After the HALT Act went into effect, the number of people held in solitary confinement decreased by 41 percent between October 2022 and February 2023, and RRUs were established across the NYS correctional facilities.
However, according to a report from CANY’s released in March 2023, DOCCS has consistently failed to fully implement the law, including by:
- Holding people in solitary confinement for upwards of six times the legal limit;
- Holding protected special populations in solitary confinement;
- Providing fewer hours of out-of-cell time than required;
- Not providing access to required programs; and
- Automatically placing all people in RRUs in restraints during programming.
Campaign Zero is working to support efforts to end the use of solitary confinement across the country. A significant body of research indicates that solitary confinement creates long-term physical and mental harm and is a violation of basic human dignity.1 Furthermore, solitary confinement has not shown to reduce rule violations or make prisons safer.2 The HALT Act was designed to end this cycle of harm in New York, but inaction from the state correctional system has allowed unfettered segregation and solitary confinement to continue, threatening the wellbeing of the state’s incarcerated population. Campaign Zero calls on New York DOCCS to take immediate actions to comply with the HALT Act and work towards ending the use of solitary confinement in New York State for good.

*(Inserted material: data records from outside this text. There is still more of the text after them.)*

This is an optimization exercise on Yosys and OpenROAD, whose aim is small area, a short achievable clock period and few clock cycles per item, not a production implementation.
Where RTL was checked, it was by simulation tests only, not by an equivalence proof against the original.
Function not checked in runs 4 to 8: the RTL went through the layout flow alone.
Power and IR drop assume default switching activity.

$ cat design/flow/config.mk
export PLATFORM = sky130hd
export DESIGN_NAME = pipe_divider
export DESIGN_NICKNAME = pipe_divider
export VERILOG_FILES = /design/flow/design.v
export SDC_FILE = /design/flow/constraint.sdc
export NUM_CORES = 4
export LEC_CHECK = 0
export CAP_MARGIN = 20
export CORE_MARGIN = 2
export CORE_UTILIZATION = 40
export CTS_BUF_LIST = sky130_fd_sc_hd__clkbuf_8
export SETUP_SLACK_MARGIN = 2.2
export SLEW_MARGIN = 20
$ cat design/flow/constraint.sdc
create_clock -name core_clock -period 5.5 [get_ports {clk}]
set_input_delay 1.1000 -clock core_clock [delete_from_list [all_inputs] [get_ports {clk}]]
set_output_delay 1.1000 -clock core_clock [all_outputs]
set_load 0.01 [all_outputs]
$ cat design/flow/design.v
package pipe_divider_pkg;
    localparam int W = 32;
endpackage
module pipe_divider_lzc (
    input  logic [31:0] x,
    output logic [5:0]  n
);
    logic [31:0]  z;
    logic [31:0]  nz;
    logic [159:0] c;
    logic [159:0] nc;
    integer       l;
    integer       i;
    always_comb begin
        z  = ~x;
        c  = '0;
        nz = '0;
        nc = '0;
        for (l = 0; l < 5; l = l + 1) begin
            nz = '0;
            nc = '0;
            for (i = 0; i < 16; i = i + 1) begin
                nz[i] = z[2*i+1] & z[2*i];
                nc[i*5 +: 5] = z[2*i+1] ? (c[(2*i)*5 +: 5] | (5'd1 << l)) : c[(2*i+1)*5 +: 5];
            end
            z = nz;
            c = nc;
        end
        n = z[0] ? 6'd32 : {1'b0, c[4:0]};
    end
endmodule
module pipe_divider (
    input  logic        clk,
    input  logic        rst,
    input  logic        in_valid,
    output logic        in_ready,
    input  logic [31:0] dividend,
    input  logic [31:0] divisor,
    output logic        out_valid,
    input  logic        out_ready,
    output logic [31:0] quotient,
    output logic [31:0] remainder,
    output logic        div_by_zero
);
    logic        s_idle;
    logic        s_align;
    logic        s_step;
    logic        s_done;
    logic [31:0] rem;      
    logic [31:0] dv;       
    logic [31:0] q;        
    logic [4:0]  cnt;      
    logic        dz;
    logic [4:0]  ca;       
    logic [4:0]  cb;       
    logic        shz;      
    logic [5:0]  clz_a;
    logic [5:0]  clz_b;
    logic [31:0] a_smear;
    logic        b_zero;
    logic        fin;
    logic        accept;
    logic        leave;
    logic [4:0]  shamt;
    logic        step;
    logic        last;
    logic [31:0] diff;
    logic        ge;
    pipe_divider_lzc u_lzc_a (.x(dividend), .n(clz_a));
    pipe_divider_lzc u_lzc_b (.x(divisor),  .n(clz_b));
    always_comb begin
        a_smear[31] = dividend[31];
        for (int i = 30; i >= 0; i--)
            a_smear[i] = a_smear[i+1] | dividend[i];
    end
    assign b_zero = (divisor == 32'd0);
    assign fin    = b_zero || |(divisor & ~a_smear);
    assign out_valid = s_done;
    assign leave     = s_done && out_ready;
    assign in_ready  = s_idle || leave;
    assign accept    = in_valid && in_ready;
    assign shamt = cb - ca;
    assign step  = s_step || (s_align && shz);
    assign last  = s_step ? (cnt == 5'd0) : shz;
    assign ge   = rem >= dv;
    assign diff = rem - dv;
    always_ff @(posedge clk or posedge rst)
        if (rst) begin
            s_idle  <= 1'b1;
            s_align <= 1'b0;
            s_step  <= 1'b0;
            s_done  <= 1'b0;
        end else begin
            s_idle  <= (s_idle || leave) && !in_valid;
            s_align <= accept && !fin;
            s_step  <= (s_align && !shz) || (s_step && cnt != 5'd0);
            s_done  <= (accept && fin) || ((s_align || s_step) && last) || (s_done && !out_ready);
        end
    always_ff @(posedge clk) begin
        ca  <= clz_a[4:0];
        cb  <= clz_b[4:0];
        shz <= (clz_a == clz_b);
        if (accept)
            dv <= divisor;
        else if (s_align)
            dv <= dv << shamt;
        else
            dv <= dv >> 1;
        if (s_align)
            cnt <= shamt;
        else
            cnt <= cnt - 5'd1;
    end
    always_ff @(posedge clk) begin
        if (accept) begin
            rem <= dividend;
            q   <= {32{b_zero}};
            dz  <= b_zero;
        end else if (step) begin
            if (ge)
                rem <= diff;
            q   <= {q[30:0], ge};
        end
    end
    assign quotient    = q;
    assign remainder   = rem;
    assign div_by_zero = dz;
endmodule
$ cat design/flow/flow/run.sh
#!/bin/bash
# Standard layout (the standard.sh: same synthesis script and steps), except:
# - the port buffers that global placement inserts use the smallest plain buffer instead
#   of the delay buffer buffer_ports picks by default; each port still gets its own buffer;
# - no adder-cell mapping (ADDER_MAP_FILE empty), so ABC maps the arithmetic as plain gates.
set -euo pipefail
export BUFFER_PORTS_ARGS="-buffer_cell sky130_fd_sc_hd__buf_1"
bash standard.sh ADDER_MAP_FILE= finish > standard.log 2>&1
$ cat design/flow/standard.sh
#!/bin/bash
# synth_recipe.tcl (not shown) runs the flow's synth.tcl, then flattens the netlist and writes it again
# the make line also repeats each setting of config.mk as NAME=value (left out here)
make -C /OpenROAD-flow-scripts/flow DESIGN_CONFIG=/design/flow/config.mk WORK_HOME=/design/flow/orfs CLKGATE_MAP_FILE= SYNTH_SCRIPT=/design/flow/synth_recipe.tcl "${@:-finish}"
==> impl_results.md, run 1 <==
* Status: finished clean
* Hold buffers post-CTS at 0
* Share of layout cells above drive strength 1 at 0.0954
* Clock Pin Slew Worst Setup and Hold Paths at around 0.10 ns
* GP Congestion at between 0.9 and 1
* Diodes inserted at 0
* Die Y at ~150 um
* Crit path launch: dv[0]$_DFF_P_
* Synth Warn # at 2
* First-pass GRT wire length at around 45,000 um
* Initial antenna violation count at 0
* Clk root buf: clkbuf_8
* Minimum clock period at ~3.3 ns
* RSZ-0062 raised after global routing: yes
* Drt initial violations at 948
* Max-slew violations at 0
* Overall Global Routing Usage at 0.258
* Post-synth top area share at 0.231
* Post-Syn Nets at 1,129
* Synth area leader: edfxtp_1
* Logic pwr share at 0.143
* Async S/R FF share, synth at 0.0342
* CTS H-Tree Depth at 4
* Max_cap viols at 0
* Residual DRC at 0
* Area of the core at roughly 21,000 um^2
* First-pass detailed-route iteration total at 7
* Synth area leaders: edfxtp_1, dfxtp_1, mux2i_1
* Final setup fails at 0
* Clock Sink Count at between 100 and 150
* # fillers at ~2,100
* Nets at 1,260
* Max Clock Skew at between 0.02 and 0.025 ns
* Area delta synth->final at 18.5%
* Psw at 0.655 mW
* Post-synth cell types at a little under 70
* Worst Hold Class: in2async
* Routed Antenna Nets at 0
* Sw Share at 0.326
* Crit. End Element: flip-flop
* Max VDD drop at between 100 and 150 uV
* Starting density of the core at 0.411
* Synth top cells by count: nor2_1, nand2_1, a21oi_1
* Vias per inst at 5.86
* FP Rows at 53
* Worst Tran Pin Value at 0.964 ns
* # IOs at approximately 140
* Global route hottest layer: met2
* Routed wire length at 29,200 um
* Clk latency of the worst-skew pair at about 0.47 ns
* Fmax at 0.304 GHz
* RR Startpoint: dv[0]$_DFF_P_
* Die width at 151 um
* Final hold vios at 0
* Multi-input gate area at approximately 5500 um^2
* Worst-path maximum fanout at 5
* Port bufs at ~130
* Die area at 22,900 um^2
* Syn Area/Cell at about 8.2 um^2
* Leak at around 3.6 nW
* Count leader, synth: nor2_1
* Worst path arrival time at ~3.5 ns
* Power Density at about 190 nW/um^2
* CP Launch Type: flip-flop
* Clock power frac at 0.398
* Vias in the first global route at roughly 8,100
* Synthesis-stage register bit count at about 120
* Seq. cell area at ~3000 um^2
* Mapped Area at ~8700 um^2
* Sequential area share after synthesis at 0.349
* Final Non-Filler Cells at between 1,000 and 1,500
* Tcrit/Tclk final at 0.598
* Post-Syn Instances at 1,061
* Cell Int Power at around 1.4 mW
* Prevailing post-synth register cell: edfxtp_1
* Placed insts at 1,432
* Worst slew margin at 0.357
* GRT met2 Usage at 0.408
* Largest net degree at the start of global routing at 76
* Final HPWL DP at between 20,000 and 25,000 um
* M3 GR Usage at 0.0506
* Critical Path RT at around 5.7 ns
* Clock Path Buffers at 2
* CTS tree: yes
* Met1 Usage GRT at 0.352
* Final setup TNS at 0 ns
* Inserted Clock Buffers at 17
* Flop pwr share at 0.459
* Vias at about 8,700
* Number of synthesized flops with an enable pin at between 60 and 70
* Gr ovfl total at 0
* Critical setup path kind: reg2reg
* DR WL/cell at 19.7 um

For the health, well-being, and safety of people who are incarcerated as well as staff, it is imperative that DOCCS make significant adjustments in its approach to implementing the HALT Law to demonstrate that it is possible and beneficial to decrease punishment and isolation while simultaneously increasing safety and wellness of both incarcerated people and staff.Correctional Association of New York (2023)
- Luigi, M., Dellazizzo, L., Giguère, C., Goulet, M., & Dumais, A. 2020. Shedding light on “the hole”: A systematic review and meta-analysis on adverse psychological effects and mortality following solitary confinement in correctional settings. Frontiers in Psychiatry, 11, 840; and Morgan, R. D., Gendreau, P., Smith, P., Gray, A. L., Labrecque, R. M., MacLean, N., Van Horn, S., Bolanos, A. D., Batastini, A. B., & Mills, J. F. 2016. Quantitative synthesis of the effects of administrative segregation on inmates’ well-being. Psychology, Public Policy, and Law, 22(4), 439-461.
- Labrecque, R. M., & Smith, P. 2018. The impacts of restrictive housing: A systematic review of the evidence. In B. Huebner & N. Frost (Eds.), Handbook on corrections and sentencing (Vol. 3): The collateral consequences of punishment (pp. 290-310). Routledge; Luigi, M., Dellazizzo, L., Giguere, C., Goulet, M., Potvin, S., & Dumais, A. 2022. Solitary confinement of inmates associated with relapse into any recidivism including violent crime: A systematic review and meta-analysis. Trauma, Violence, & Abuse, 23(2), 444-456; and Steiner, B., & Cain, C. M. 2016. The relationship between inmate misconduct, institutional violence, and administrative segregation: A systematic review of the evidence. In M. Garcia (Ed.), Restrictive housing in the U.S.: Issues, challenges, and future directions (pp. 165-197). National Institute of Justice.